8 II. Substance Abuse Dependency jurisdiction may be exercised under subdivision (b) of section 300 when a child “has suffered, or there is a substantial risk that the child will suffer, serious physical harm or illness, as a result of” a parent’s “inability . . . to provide regular care for the child due to the parent’s . . . substance abuse.” (§ 300, subd. (b)(1)(D).) As pertinent here, this requires the Department to prove that “(1) substance abuse (2) makes a parent . . . unable to provide regular care for a child and (3) this inability . . . creates a substantial risk” “the child” may “suffer serious physical harm or illness.” (In re N.R. (2023) 15 Cal.5th 520, 558 (M.R.).) Substantial evidence supports the juvenile court’s finding that Everleigh faces a risk of harm due to father’s abuse of methamphetamine and amphetamines and mother’s failure to protect Everleigh from his substance abuse. It is undisputed that father was using these drugs in the summer of 2024, that he lied to the Department about using them, and that mother denied knowing of that use while father freely admitted mother knew.
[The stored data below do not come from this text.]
### config.mk
export PLATFORM = sky130hd
export DESIGN_NAME = bo_ctrl
export DESIGN_NICKNAME = d
export VERILOG_FILES = /design/src/rtl/bo_pkg.sv /design/src/rtl/bo_lfsr.sv /design/src/rtl/bo_attempt.sv /design/src/rtl/bo_slot_timer.sv /design/src/rtl/bo_ctrl.sv
export SDC_FILE = /design/constraint.sdc
export NUM_CORES = 1
export LEC_CHECK = 0
export CORE_MARGIN = 1.5
export CORE_UTILIZATION = 53
export CTS_CLUSTER_DIAMETER = 150
export CTS_CLUSTER_SIZE = 40
export DETAILED_ROUTE_END_ITERATION = 8
export PLACE_DENSITY = 0.81
export SETUP_SLACK_MARGIN = 0.02
export SLEW_MARGIN = 30
export SYNTH_ARGS = -nofsm -noshare
export SYNTH_HDL_FRONTEND = slang
export SYNTH_SLANG_ARGS = --single-unit
### constraint.sdc
create_clock -name clk -period 2.8 [get_ports clk]
set_input_delay 0.56 -clock clk [delete_from_list [all_inputs] [get_ports clk]]
set_output_delay 0.56 -clock clk [all_outputs]
set_load 0.005 [all_outputs]
### src/rtl/bo_pkg.sv
package bo_pkg;

    typedef enum logic [1:0] {
        BO_STD       = 2'b00,
        BO_CAPPED    = 2'b01,
        BO_BUFAWARE  = 2'b10,
        BO_IMMEDIATE = 2'b11
    } bo_mode_e;

    localparam int            LFSR_W    = 16;
    localparam logic [15:0]   LFSR_SEED = 16'hACE1;
    localparam logic [15:0]   LFSR_TAPS = 16'hB400;
    localparam int            CAP_EXP   = 2;

    typedef struct packed {
        logic        drop;
        logic [15:0] slots;
    } bo_decision_t;

    function automatic logic [15:0] lfsr_step(input logic [15:0] s);
        return {1'b0, s[15:1]} ^ (s[0] ? LFSR_TAPS : 16'h0000);
    endfunction

    function automatic int unsigned window_exp(input bo_mode_e m, input logic full,
                                               input int unsigned n, input int unsigned limit);
        int unsigned std_e;
        std_e = (n > limit) ? limit : n;
        case (m)
            BO_STD:      return std_e;
            BO_CAPPED:   return (n <= CAP_EXP) ? n : CAP_EXP;
            BO_BUFAWARE: return full ? 0 : std_e;
            default:     return 0;
        endcase
    endfunction

endpackage

### src/rtl/bo_lfsr.sv
module bo_lfsr
    import bo_pkg::*;
#(
    parameter logic [15:0] SEED = LFSR_SEED
) (
    input  logic        clk,
    input  logic        rst,
    output logic [15:0] state
);
    always_ff @(posedge clk) begin
        if (rst) state <= SEED;
        else     state <= lfsr_step(state);
    end
endmodule

### src/rtl/bo_attempt.sv
module bo_attempt
    import bo_pkg::*;
#(
    parameter int MAX_ATTEMPTS = 16,
    parameter int EXP_LIMIT    = 10
) (
    input  logic         clk,
    input  logic         rst,
    input  logic         collision,
    input  logic         tx_start,
    input  logic         frame_done,
    input  logic         buf_full,
    input  logic         no_drop,
    input  bo_mode_e     mode,
    input  logic [15:0]  rnd,
    output bo_decision_t dec
);
    localparam int CW = $clog2(MAX_ATTEMPTS + 1);

    logic [CW-1:0]        cnt_q;
    logic [CW-1:0]        cnt_next;
    logic [EXP_LIMIT:0]   pow2;
    logic [EXP_LIMIT-1:0] mask;
    int unsigned          e;

    always_comb begin
        cnt_next = (cnt_q == CW'(MAX_ATTEMPTS)) ? cnt_q : cnt_q + 1'b1;
        e        = window_exp(mode, buf_full, int'(cnt_next), EXP_LIMIT);
        pow2     = (EXP_LIMIT + 1)'(1) << e;
        mask     = EXP_LIMIT'(pow2 - 1'b1);
        dec.drop = (cnt_next == CW'(MAX_ATTEMPTS)) && !no_drop;
        dec.slots = 16'(rnd[EXP_LIMIT-1:0] & mask);
    end

    always_ff @(posedge clk) begin
        if (rst || tx_start || frame_done) cnt_q <= '0;
        else if (collision)                cnt_q <= dec.drop ? '0 : cnt_next;
    end
endmodule

### src/rtl/bo_slot_timer.sv
module bo_slot_timer #(
    parameter int SLOT_BITS = 512,
    parameter int SLOT_W    = 10
) (
    input  logic              clk,
    input  logic              rst,
    input  logic              load,
    input  logic [SLOT_W-1:0] load_slots,
    input  logic              tick,
    output logic              active,
    output logic              done
);
    localparam int TW = (SLOT_BITS > 1) ? $clog2(SLOT_BITS) : 1;
    localparam logic [TW-1:0] T_LAST = TW'(SLOT_BITS - 1);

    logic [TW-1:0]     tcnt;
    logic [SLOT_W-1:0] left;

    always_ff @(posedge clk) begin
        if (rst) begin
            active <= 1'b0;
            done   <= 1'b0;
            tcnt   <= '0;
            left   <= '0;
        end else begin
            done <= 1'b0;
            if (load) begin
                tcnt <= '0;
                left <= load_slots;
                if (load_slots == '0) begin
                    active <= 1'b0;
                    done   <= 1'b1;
                end else begin
                    active <= 1'b1;
                end
            end else if (active && tick) begin
                if (tcnt == T_LAST) begin
                    tcnt <= '0;
                    left <= left - 1'b1;
                    if (left == SLOT_W'(1)) begin
                        active <= 1'b0;
                        done   <= 1'b1;
                    end
                end else begin
                    tcnt <= tcnt + 1'b1;
                end
            end
        end
    end
endmodule

### src/rtl/bo_ctrl.sv
module bo_ctrl
    import bo_pkg::*;
#(
    parameter int SLOT_BITS    = 512,
    parameter int MAX_ATTEMPTS = 16,
    parameter int EXP_LIMIT    = 10
) (
    input  logic       clk,
    input  logic       rst,
    input  logic       bit_tick,
    input  logic       collision,
    input  logic       tx_start,
    input  logic       frame_done,
    input  logic       buf_full,
    input  logic [1:0] mode,
    input  logic       no_drop,
    output logic       bo_done,
    output logic       frame_drop,
    output logic       bo_active
);
    logic [15:0]  rnd;
    bo_decision_t dec;
    logic         drop_q;

    bo_lfsr u_lfsr (.clk(clk), .rst(rst), .state(rnd));

    bo_attempt #(.MAX_ATTEMPTS(MAX_ATTEMPTS), .EXP_LIMIT(EXP_LIMIT)) u_attempt (
        .clk(clk), .rst(rst), .collision(collision), .tx_start(tx_start),
        .frame_done(frame_done), .buf_full(buf_full), .no_drop(no_drop),
        .mode(bo_mode_e'(mode)), .rnd(rnd), .dec(dec)
    );

    bo_slot_timer #(.SLOT_BITS(SLOT_BITS), .SLOT_W(EXP_LIMIT)) u_timer (
        .clk(clk), .rst(rst), .load(collision && !dec.drop),
        .load_slots(dec.slots[EXP_LIMIT-1:0]), .tick(bit_tick),
        .active(bo_active), .done(bo_done)
    );

    always_ff @(posedge clk) begin
        if (rst) drop_q <= 1'b0;
        else     drop_q <= collision && dec.drop;
    end
    assign frame_drop = drop_q;
endmodule

==> run_results.csv, run 1 <==
group,metric,value,unit
place,gp_congestion,0.857,
sta,hold_ws,0.419,ns
worst_setup_path,cp-end-kind,"flip-flop",
worst_setup_path,arrival,3.05,ns
logic_synthesis,synth-seq-area-share,36.4,%
logic_synthesis,synthesis.area,2370,µm²
logic_synthesis,yosys.area.top_type_share,36.4,%
worst_setup_path,worstPathRequired,3.01,ns
drt,routed_wl,5.90,mm
logic_synthesis,synth-seq-cells,43,
worst_hold_path,hold_depth,1,
final_layout,final_cell_area,3080,µm²
logic_synthesis,async_flop_share,0,%
drt,vias,2204,
floorplanning,fp.dieW,69.8,µm
global_routing,grt_pass1_vias,2012,
drt,antenna_left,0,
pwr,leakage,1.19,nW
drt,dr.first_iter.drc_count,144,
worst_setup_path,path_max_fanout,7,
place,dpl_cell_area,2790,µm²
clocking,cts.reportedPaths.clkPinSlew,0.08,ns
sta,period_needed,2.83,ns
sta,tns,-0.0502,ns
sta,setup_ws,-0.0328,ns
final_layout,drive_above_1_share,29.8,%
global_routing,grt_pass1_wl,9.26,mm
pwr,vdd_ir_drop_max,0.429,mV
logic_synthesis,yosysWarnings,0,
clocking,numCtsBuffers,5,
drt,drt_first_pass_iters,4,
floorplanning,die_h,69.8,µm
job,drv_cap,0,
clocking,cts-root-buf,"clkbuf_8",
clocking,clkSinkCount,43,
sta,tightest_slew,0.454,ns
logic_synthesis,avgSynthCellArea,8.34,µm²
global_routing,overflow,0,
drt,wire_per_inst,15.4,µm
worst_setup_path,rr_worst_depth,12,
sta,fin_crit_sh,101,%
logic_synthesis,syn-num-nets,302,
floorplanning,initial_core_util,54.7,%
sta,hold_viol,0,
floorplanning,core,4320,µm²
pwr,p_per_area,401,nW/µm²
final_layout,layout.nets,350,
sta,fmax,0.353,GHz
floorplanning,num_rows,24,
logic_synthesis,synth_top_area_cell,"dfxtp_1",
clocking,htree_num_levels,2,
worst_setup_path,critical_path.startpoint_type,"flip-flop",
logic_synthesis,synth_most_common_cell,"dfxtp_1",
worst_setup_path,critPathKind,"reg -> reg",
final_layout,n_antenna_cell,0,
worst_hold_path,hp-class,"reg -> reg",
sta,setup_viol,2,
place,dp_hpwl,4.08,mm
drt,viasPerCell,5.74,
place,dp_slack,-0.557,ns
sta,max_slew_margin,69.3,%
global_routing,antenna_found_initial,0,
logic_synthesis,synthTopCellsByArea,"dfxtp_1, xnor2_1, nor2_1, nand2_1, ha_1",
logic_synthesis,synth_commonest_cells,"dfxtp_1, nor2_1, nand2_1",
global_routing,grt_usage,23.8,%
clocking,clock_latency,0.29,ns
logic_synthesis,synth_cell_types,55,
logic_synthesis,synth_edf_count,0,
place,port_buffers,12,
run_status,violations,"setup timing",
drt,drc,0,
sta,grt_setup_unrepaired,"yes",
floorplanning,io_pins,13,
clocking,clk_path_buf_depth,2,
run_status,status,"complete, but fails checks",
clocking,cts_tree,"done",
final_layout,syn_to_final_growth,30.1,%
sta,finClkSkew,0.0102,ns
floorplanning,fp.dieArea,4880,µm²
global_routing,grt_max_degree,23,
sta,finalMaxSlewViolations,0,
logic_synthesis,syn_inst,284,
logic_synthesis,synth_top_flop_cell,"dfxtp_1",
## kinds of logic after synthesis
logic type	count (synthesis)	synth area share, %
buffers and inverters	23	4.44
AND/OR/NAND/NOR	126	27.9
adder cells (fa/ha/maj)	8	4.23
AO/OA/AOI/OAI	59	17.7
multiplexers	2	0.846
flip-flops	43	36.4
XOR/XNOR	23	8.51
## worst max-delay path, stage by stage (launching register included)
cell	delay, ns
dfxtp_4	0.39
ha_4	0.22
and4_4	0.27
o21bai_1	0.10
o31a_1	0.28
a211o_1	0.31
ha_4	0.18
buf_4	0.13
buf_4	0.13
nor3_2	0.21
o21ai_2	0.11
and3_4	0.18
a311oi_1	0.24
## layout make-up
type,instances,area [µm²]
clock inverters,2,13.8
flip-flops and latches,43,873
well taps,52,65.1
inverters,8,32.5
fillers,311,1240
clock buffers,5,68.8
multi-input cells,218,1570
repair buffers,56,459
## path summary, 6_finish.rpt
path / startpoint / slack, ns / end
worst min register to register: u_lfsr.state[12]$_SDFF_PP0_ / 0.42 / u_lfsr.state[11]$_SDFF_PP1_
worst min-delay path: u_lfsr.state[12]$_SDFF_PP0_ / 0.42 / u_lfsr.state[11]$_SDFF_PP1_
worst max-delay path: u_attempt.cnt_q[1]$_SDFFE_PP0P_ / -0.03 / u_timer.active$_SDFFE_PP0P_
worst max register to register: u_attempt.cnt_q[1]$_SDFFE_PP0P_ / -0.03 / u_timer.active$_SDFFE_PP0P_
## cells in the final DEF (no fill, tap or decap), drive strengths merged, types with 4 or more instances in the layout
cell and count:
a211oi 10, inv 8, clkbuf 5, o21ai 7
or2 6, dfxtp 43, nor3 9, ha 8
nand2 27, nor2 31, buf 44, nand2b 5
nand3b 5, nand4 5, xor2 8, nand3 7
nor2b 10, xnor2 15, a21oi 15, and2 4
clkdlybuf4s50 10
## registers in the layout (all words and copies together) (netlist names)
signal	flops
u_lfsr.state	16
u_timer.left	10
u_timer.tcnt	9
u_attempt.cnt_q	5
frame_drop	1
u_timer.active	1
u_timer.done	1
## what timing repair did
| item | in CTS | in global routing |
|---|---|---|
| hold buffers | 0 | 0 |
| resized for setup | 14 | 27 |
| endpoints found under the setup margin | 6 | 7 |
| gates cloned | 0 | 0 |
| setup buffers | 3 | 5 |
| pin swaps | 6 | 11 |
## routing by layer
metal  share of wire [%]  global-route usage (%)  up-vias  routed length (µm)
met5                   0                       0        -                   0
met4                 1.4                    6.62        0                  80
met3                 4.3                    6.69        9                 255
met2                  49                    38.0       56                2870
met1                  46                    31.6     1041                2700
li1                    -                       -     1098                   -
## per-stage QoR
stage / cells / util [%] / total power [mW]
after floorplan: 284 / - / 0.773
after global placement: 369 / 64.5 / 0.843
after detailed placement: 369 / 64.5 / 0.848
after CTS: 379 / 67.9 / 1.22
after global routing: 384 / 71.2 / 1.30
final: 384 / 71.2 / 1.24
## where the power goes
group          internal (mW)  switching, mW  leakage (nW)
Clock                  0.170          0.205        0.0440
Combinational          0.108         0.0950         0.786
Sequential             0.636         0.0216         0.357
Note: power is estimated with default switching activity, not from simulation.
==> inputs of run 2 (changes only) <==
--- a/config.mk
+++ b/config.mk
@@ -10,6 +10,8 @@
 export CTS_CLUSTER_DIAMETER = 150
 export CTS_CLUSTER_SIZE = 40
 export DETAILED_ROUTE_END_ITERATION = 8
+export GPL_TIMING_DRIVEN = 0
+export MAX_ROUTING_LAYER = met4
 export PLACE_DENSITY = 0.81
 export SETUP_SLACK_MARGIN = 0.02
 export SLEW_MARGIN = 30
==> run 2 against run 1 <==
Net effect: the run still ends with setup timing left; register-to-register slack got worse by 0.03 ns; sequential cell count unchanged; final cell count decreased by 1.6%; clock-buffer cell count increased by 1; non-clock buffer count decreased by 7; sequential power decreased by 0.6%; combinational power increased by 5%; clock skew decreased by 0.0029 ns; fmax decreased by 2.2%; largest power group unchanged.
==> run_results.csv, run 2 (synthesis results as in run 1) <==
group,metric,value,unit
pwr,p_total,1.36,mW
global_routing,grt_max_degree,14,
clocking,htree_num_levels,2,
sta,max_slew_margin,63.6,%
pwr,leakage,1.16,nW
final_layout,largest_register,"u_lfsr.state",
place,dpl_cell_area,2590,µm²
worst_setup_path,path_max_fanout,4,
global_routing,antenna_found_initial,0,
drt,wire_per_inst,15.5,µm
drt,routed_wl,5.87,mm
global_routing,grt_pass1_wl,9.38,mm
sta,setup_ws,-0.0979,ns
final_layout,largest_register_ffs,16,
final_layout,instances_no_fill,378,
global_routing,overflow,0,
floorplanning,num_rows,24,
final_layout,syn_to_final_growth,30.5,%
sta,period_needed,2.90,ns
worst_setup_path,critical_path.startpoint_type,"primary input",
floorplanning,core,4320,µm²
sta,fmax,0.345,GHz
worst_setup_path,cp_slowest_stage_delay,0.50,ns
worst_setup_path,slowest_stage,"clkdlybuf4s50_1",
job,drv_cap,0,
drt,dr.first_iter.drc_count,221,
sta,hold_viol,0,
final_layout,final_cell_mix,"dfxtp_1, nor2_1, nand2_1",
sta,finalMaxSlewViolations,0,
place,gp_congestion,0.903,
run_status,status,"complete, but fails checks",
worst_setup_path,crit_family,"compound AO/OA/AOI/OAI gates",
clocking,numCtsBuffers,5,
global_routing,grt_usage,24.7,%
final_layout,final_cell_area,3090,µm²
worst_setup_path,path_cells,"clkdlybuf4s50_1 -> a211oi_1 -> nand3_1 -> a21oi_2 -> buf_6 -> nand3_4 -> ha_4 -> or4b_4 -> o211ai_1 -> nor2_1 -> a311oi_2",
clocking,cts.reportedPaths.clkPinSlew,0.08,ns
clocking,cts_tree,"done",
floorplanning,die_h,69.8,µm
global_routing,grt_pass1_vias,2074,
floorplanning,io_pins,13,
worst_setup_path,worstPathRequired,3.02,ns
clocking,clkSinkCount,43,
final_layout,layout.nets,343,
clocking,cts-root-buf,"clkbuf_8",
sta,grt_setup_unrepaired,"yes",
clocking,clock_latency,0.30,ns
final_layout,n_antenna_cell,0,
place,dp.cells,347,
sta,hold_ws,0.416,ns
drt,vias,2207,
drt,drc,0,
place,port_buffers,11,
worst_setup_path,critPathKind,"in -> reg",
sta,tightest_slew,0.546,ns
sta,setup_viol,3,
run_status,violations,"setup timing",
worst_hold_path,hp-class,"reg -> reg",
sta,fin_crit_sh,103,%
clocking,clk_path_buf_depth,2,
final_layout,drive_above_1_share,26.7,%
place,dp_hpwl,3.76,mm
sta,tns,-0.279,ns
worst_setup_path,cp-end-kind,"flip-flop",
floorplanning,initial_core_util,54.7,%
drt,drt_first_pass_iters,4,
drt,viasPerCell,5.84,
worst_setup_path,arrival,3.12,ns
worst_setup_path,crit_buf_inv,2,
clocking,cts_hold_buffers,0,
final_layout,final_common_cell,"dfxtp_1",
sta,finClkSkew,0.00730,ns
pwr,p_per_area,440,nW/µm²
pwr,vdd_ir_drop_max,0.315,mV
drt,antenna_left,0,
final_layout,reg_top3,"u_lfsr.state: 16 flops, u_timer.left: 10 flops, u_timer.tcnt: 9 flops",
floorplanning,fp.dieArea,4880,µm²
floorplanning,fp.dieW,69.8,µm
run 2: changes by cell type in the layout (fill, tap and decap cells not counted), moves of 2 or more:
cell      previous run  this run
buf_2                0         2
nor2_2               2         0
a211oi_2             4         1
a211oi_1             6         9
clkbuf_1             0         6
buf_6                2         4
nor2_1              29        31
inv_2                2         0
buf_4               42        25
inv_1                5         7
run 2: metrics by stage:
step                utilization, %  setup WS (ns)
floorplan                        -        0.00740
global placement              59.9         -0.763
detailed placement            59.9         -0.781
CTS                           68.2        -0.0836
global route                  71.4         -0.177
finish                        71.4        -0.0979
run 2: worst register-to-register path, delay by kind of cell, from the launching register on:
| family | cells | cell delay, ns |
|---|---|---|
| AOI/OAI and AO/OA | 4 | 0.84 |
| DFF | 1 | 0.37 |
| buffers and inverters | 3 | 0.31 |
| and+or+nand+nor | 4 | 0.81 |
| adders and majority gates | 2 | 0.46 |
run 2: cell type report:
type	instances	area, µm²
multi-input cells	218	1630
fillers	317	1230
flip-flops and latches	43	872
repair buffers	36	297
clock buffers	6	82.6
plain buffers	13	77.6
well taps	52	65.1
clock inverters	2	35.0
inverters	8	32.5
run 2: routing by layer:
layer | wire length [µm] | GRT usage, %
met1 | 2490 | 30.0
met2 | 2910 | 37.9
met4 | 201 | 14.1
met3 | 264 | 5.38
met5 | 0 | -
run 2: what timing repair did:
| action | 4_1_cts | 5_1_grt |
|---|---|---|
| buffers inserted | 14 | 11 |
| hold endpoints to repair | 0 | 0 |
| cloned | 0 | 0 |
| gates resized for setup | 27 | 21 |
| setup endpoints to repair | 6 | 7 |
| pin swaps | 24 | 17 |
run 2: power by group:
group / switching [mW] / internal [mW] / leakage [nW]
registers: 0.0174 / 0.636 / 0.356
logic: 0.104 / 0.109 / 0.739
clock network: 0.206 / 0.288 / 0.0612
run 2: worst paths after layout:
kind                              startpoint                          end  slack [ns]  cells after the start
min              u_lfsr.state[12]$_SDFF_PP0_  u_lfsr.state[11]$_SDFF_PP1_        0.42                      1
max                                  mode[1]  u_timer.active$_SDFFE_PP0P_        -0.1                     11
max reg2reg  u_attempt.cnt_q[0]$_SDFFE_PP0P_  u_timer.active$_SDFFE_PP0P_       -0.06                     13
min reg2reg      u_lfsr.state[12]$_SDFF_PP0_  u_lfsr.state[11]$_SDFF_PP1_        0.42                      1
==> inputs of run 3 (changes only) <==
--- a/config.mk
+++ b/config.mk
@@ -8,7 +8,7 @@
 export CORE_MARGIN = 1.5
 export CORE_UTILIZATION = 53
 export CTS_CLUSTER_DIAMETER = 150
-export CTS_CLUSTER_SIZE = 40
+export CTS_CLUSTER_SIZE = 8
 export DETAILED_ROUTE_END_ITERATION = 8
 export GPL_TIMING_DRIVEN = 0
 export MAX_ROUTING_LAYER = met4
==> results of run 3 <==
The final DEF is identical to that of run 2; final timing and power are the same.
Father’s and mother’s unwillingness to admit to father’s drug use, in conjunction with Everleigh’s young age and father’s volatile temper flaring into violence, creates a substantial risk of injury due to that substance abuse and mother’s failure to protect Everleigh from it. (In re Esmeralda B. (1992) 11 Cal.App.4th 1036, 1044 [“Denial is a factor often relevant to determining whether persons are likely to modify their behavior in the future without court supervision”]; In re A.F. (2016) 3 Cal.App.5th 283, 293 [same]; N.R., supra, 15 Cal.5th at pp. 558-559 [“It is reasonable for courts to infer that very young children require a substantial degree of close supervision”].)
9 DISPOSITION The orders are affirmed. NOT TO BE PUBLISHED IN THE OFFICIAL REPORTS.
______________________, P. J. HOFFSTADT
We concur:
_________________________, J. BAKER
_________________________, J. KIM (D.)